ハーブで「セルフ・キュア」を
西洋の漢方薬ともいえるハーブは、太古の昔から膨大なトライアンドエラーをくりかえし、選び抜かれた薬効の高い植物だ。現在の西洋薬の半分以上が元々は植物の有効成分から作られたものだが、植物をまるごと用いるハーブの特徴は、その効き目が穏やかで試してみても副作用など危険性のないことがあげられる。
単なる予防にとどまらず不調になった体を回復させることを、橋口医師は「セルフ・キュア」と呼んでいるが、そのセルフ・キュアに最も適しているのが、体をトータルに活気づけるハーブなのだ。

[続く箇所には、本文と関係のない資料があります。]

Source: an optimization exercise on an open RTL-to-GDS flow (aim: small area, a short achievable clock period and few clock cycles per item). Production flows keep margins and buffers that such runs may drop.
Only simulation tests tie the RTL to the original design; equivalence was not proved.
Power and IR drop assume default switching activity.

== the reference run ==
==> flow/design.v <==
module cc_group_enc (
    input  wire        clk,
    input  wire        rst,
    input  wire        in_valid,
    output wire        in_ready,
    input  wire [15:0] in_res,
    input  wire        in_last,
    output wire        out_valid,
    input  wire        out_ready,
    output reg  [31:0] out_data,
    output reg  [5:0]  out_len,
    output reg         out_last
);
    localparam integer NR = 16;    
        localparam integer GQ = 4;     
    function automatic lt8(input [7:0] a, input [7:0] b);
        reg br;
        integer t;
        begin
            br = 1'b0;
            for (t = 0; t < 8; t = t + 1)
                br = (~a[t] & b[t]) | (~a[t] & br) | (b[t] & br);
            lt8 = br;
        end
    endfunction
    function automatic [7:0] add8s(input [7:0] a, input [4:0] b);
        reg c;
        integer t;
        begin
            c = 1'b0;
            for (t = 0; t < 8; t = t + 1) begin
                if (t < 5) begin
                    add8s[t] = a[t] ^ b[t] ^ c;
                    c = (a[t] & b[t]) | (c & (a[t] ^ b[t]));
                end else begin
                    add8s[t] = a[t] ^ c;
                    c = a[t] & c;
                end
            end
            add8s = add8s | {c, c, c, c, 3'd0, c};    
        end
    endfunction
    function automatic [4:0] addk(input [3:0] q, input [3:0] c);
        reg cy;
        integer t;
        begin
            cy = 1'b0;
            for (t = 0; t < 4; t = t + 1) begin
                addk[t] = q[t] ^ c[t] ^ cy;
                cy = (q[t] & c[t]) | (cy & (q[t] ^ c[t]));
            end
            addk[4] = cy;
        end
    endfunction
    function automatic [7:0] c15n(input [3:0] m);
        case (m)
            4'd0: c15n = 8'd15;
            4'd1: c15n = 8'd30;
            4'd2: c15n = 8'd45;
            4'd3: c15n = 8'd60;
            4'd4: c15n = 8'd75;
            4'd5: c15n = 8'd90;
            4'd6: c15n = 8'd105;
            4'd7: c15n = 8'd120;
            4'd8: c15n = 8'd135;
            4'd9: c15n = 8'd150;
            4'd10: c15n = 8'd165;
            4'd11: c15n = 8'd180;
            4'd12: c15n = 8'd195;
            4'd13: c15n = 8'd210;
            4'd14: c15n = 8'd225;
            4'd15: c15n = 8'd240;
        endcase
    endfunction
    reg        rdy_q;
    reg        iv;             
    wire       acc = in_valid & rdy_q;    
    wire       w;              
    reg [15:0] ires;
    reg        ilast;
    assign in_ready = rdy_q;
    always @(posedge clk) begin
        if (acc) begin
            ires  <= in_res;
            ilast <= in_last;
        end
        iv <= ~rst & (acc | (iv & ~w));
    end
    wire [15:0] u = ires[15] ? ~{ires[14:0], 1'b0} : {ires[14:0], 1'b0};
    reg [15:0] ring [0:NR-1];
    reg [3:0]  wr;             
    reg [3:0]  rd;             
    reg [4:0]  occ;            
    reg [7:0]  cost [0:14];
    reg [3:0]  gm;             
    reg        gfirst;         
    reg        fin;            
    wire [19:0] uext = {4'd0, u};
    reg  [4:0]  len_k [0:14];
    integer k;
    always @(*) begin
        for (k = 0; k < 15; k = k + 1) begin
            len_k[k] = addk(uext[k +: 4], k) | {5{(uext >> (k + 4)) != 20'd0}};
        end
    end
    always @(posedge clk) begin
        if (rst) begin
            gfirst <= 1'b1;
            fin    <= 1'b0;
        end else begin
            fin <= w & ilast;
            if (w) gfirst <= ilast;
        end
        for (k = 0; k < 15; k = k + 1)
            cost[k] <= add8s(gfirst ? 8'd0 : cost[k], w ? len_k[k] : 5'd0);
        gm <= (gfirst ? 4'hF : gm) + {3'd0, w};
        if (w) ring[wr] <= u;
    end
    reg [7:0] cc  [0:15];
    reg [7:0] lv1c [0:7];
    reg [3:0] lv1k [0:7];
    reg [7:0] lv2c [0:3];
    reg [3:0] lv2k [0:3];
    reg [7:0] lv3c [0:1];
    reg [3:0] lv3k [0:1];
    reg [3:0] kbest;
    integer gg;
    always @(*) begin
        for (gg = 0; gg < 15; gg = gg + 1) cc[gg] = cost[gg];
        cc[15] = c15n(gm);    
        for (gg = 0; gg < 8; gg = gg + 1) begin
            if (lt8(cc[2*gg+1], cc[2*gg])) begin lv1c[gg] = cc[2*gg+1]; lv1k[gg] = 2*gg+1; end
            else                           begin lv1c[gg] = cc[2*gg];   lv1k[gg] = 2*gg;   end
        end
        for (gg = 0; gg < 4; gg = gg + 1) begin
            if (lt8(lv1c[2*gg+1], lv1c[2*gg])) begin lv2c[gg] = lv1c[2*gg+1]; lv2k[gg] = lv1k[2*gg+1]; end
            else                               begin lv2c[gg] = lv1c[2*gg];   lv2k[gg] = lv1k[2*gg];   end
        end
        for (gg = 0; gg < 2; gg = gg + 1) begin
            if (lt8(lv2c[2*gg+1], lv2c[2*gg])) begin lv3c[gg] = lv2c[2*gg+1]; lv3k[gg] = lv2k[2*gg+1]; end
            else                               begin lv3c[gg] = lv2c[2*gg];   lv3k[gg] = lv2k[2*gg];   end
        end
        kbest = lt8(lv3c[1], lv3c[0]) ? lv3k[1] : lv3k[0];
    end
    reg [3:0] qk [0:3];
    reg [3:0] qn [0:3];
    reg [2:0] qh;              
    reg [2:0] qt;              
    wire [2:0] gq = qt - qh;   
    reg [1:0]  pc;             
    reg [15:0] pu;             
    reg [15:0] pb;             
    wire       pv = (pc != 2'd0);
    reg        ov;
    reg [3:0]  idx;            
    reg        first;          
    assign out_valid = ov;
    wire [3:0]  kh  = qk[qh[1:0]];
    wire [3:0]  nh  = qn[qh[1:0]];
    wire        k15 = (kh == 4'd15);
    wire [31:0] sr  = {pu, 16'd0} >> kh;            
    wire [15:0] hi  = sr[31:16];
    wire        esc = ~k15 & (|hi[15:4]);
    wire [3:0]  nq  = esc ? 4'd15 : k15 ? 4'd0 : hi[3:0];
    wire        zb  = esc | (k15 & hi[0]);
    wire [15:0] lf  = esc ? pu : sr[15:0];
    wire [47:0] rv  = {16'hFFFF, zb, lf, 15'd0};
    wire [31:0] rc  = rv[47:0] >> nq;
    wire [4:0]  qk1 = {1'b0, nq} + {1'b0, kh} + 5'd1;    
    wire        honly = first & esc;
    wire [31:0] beat = first ? {kh, rc[31:4]} : rc;
    wire [5:0]  blen = honly ? 6'd4 : esc ? 6'd32 : {1'b0, qk1} + (first ? 6'd4 : 6'd0);
    wire can    = pv & (gq != 3'd0);                
    wire send_a = can & ~honly;                     
    wire last_a = send_a & (idx == nh);             
    wire ld     = (occ != 5'd0) & (pc != 2'd2);
    assign w = iv & ((occ != NR) | ld);
    wire [15:0] rdat = ring[rd];
    wire adv   = ~ov | out_ready;
    wire emit  = adv & can;
    wire take  = adv & send_a;
    wire glast = adv & last_a;
    always @(posedge clk) begin
        if (emit) begin
            out_data <= beat;
            out_len  <= blen;
            out_last <= last_a;
        end
        if (take | (pc == 2'd0))
            pu <= (pc == 2'd2) ? pb : rdat;
        if (~take & (pc == 2'd1))
            pb <= rdat;
    end
    wire       ivk  = iv & ~w;                      
    wire [4:0] occ1 = occ + {4'd0, w} - {4'd0, ld};   
    wire [1:0] pc1s = pc + {1'b0, ld} - 2'd1;       
    wire [1:0] pc1k = pc + {1'b0, ld};              
    wire       rm1s = (occ1 != NR) | ((occ1 != 5'd0) & (pc1s != 2'd2));
    wire       rm1k = (occ1 != NR) | ((occ1 != 5'd0) & (pc1k != 2'd2));
    wire       rm1  = (adv & send_a) ? rm1s : rm1k;   
    wire       s_ok = acc ? rm1 : (~ivk | rm1);
    wire [3:0] gc   = {1'b0, gq} + {3'd0, fin} + {3'd0, iv & ilast};
    wire       g_a  = (gc + 4'd1 <= GQ);
    wire       g_b  = (gc + 4'd2 <= GQ);
    wire       tl   = acc & in_last;
    wire       rdy_n = s_ok & (tl ? g_b : g_a);
    always @(posedge clk) begin
        if (rst) begin
            rdy_q <= 1'b1;
            wr    <= 4'd0;
            rd    <= 4'd0;
            occ   <= 5'd0;
            qh    <= 3'd0;
            qt    <= 3'd0;
            pc    <= 2'd0;
            ov    <= 1'b0;
            idx   <= 4'd0;
            first <= 1'b1;
        end else begin
            rdy_q <= rdy_n;
            if (w) begin
                wr   <= wr + 4'd1;
            end
            if (ld) begin
                rd   <= rd + 4'd1;
            end
            pc <= pc + {1'b0, ld} - {1'b0, take};
            occ <= occ + {4'd0, w} - {4'd0, ld};
            if (fin) qt <= qt + 3'd1;
            if (glast) qh <= qh + 3'd1;
            if (adv) ov <= can;
            if (emit) first <= ~honly & last_a;
            if (take) idx <= last_a ? 4'd0 : idx + 4'd1;
        end
        if (fin) begin
            qk[qt[1:0]] <= kbest;
            qn[qt[1:0]] <= gm;
        end
    end
endmodule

では実際に、夏バテ解消に効果があるのはどのようなハーブなのか。比較的手に入りやすいハーブを使ったブレンドティーを紹介してもらった。
●モミール+ミント
胃を保護し活発にする作用がある。お腹がゴロゴロする時にも効果的。
●ハイビスカス+ローズヒップ(バラの実)
クエン酸やビタミンCが豊富で、酸味がありスカッとする。ローズヒップには下痢を止める作用もある。甘味を加えて冷やせば夏バテに最適。
●リンデン{菩提樹)+カモミール+レモンバーベナ
3つあるい2つをブレンドしても美味しい。精神を安定させ、安眠効果がある。コーヒーやお茶などのカフェインを減らせば、さらに効果が期待できる。
橋口医師自身、日常生活にハーブを積極的に取り入れているという。
「カモミールはリラックス効果の高いハーブで胃を保護する作用があり、ミントはリフレッシュ型で胃の動き具合を整えてくれるので、朝はミントティーで夜はカモミールというように使い分けてもいいでしょう。
コーヒーなどを普段飲んでいる人が、それをやめてカモミールを飲むと胃腸の働きが全然違ってきます。ブレンドしたお茶を冷やしても美味しいですよ」
ハーブティーは、市販のティーバッグ入りのものだと葉が粉砕されているため、有効成分が揮発しやすく酸化もおこしやすいので、できればハーブ専門店で求めて大きな葉のままのものを試してみたい。
大地から生まれたやさしい薬「ハーブ」。夏バテでギブアップ寸前の体を心身両面から癒し、体の中に眠っている自然治癒力を呼び起こす清涼剤といえるだろう。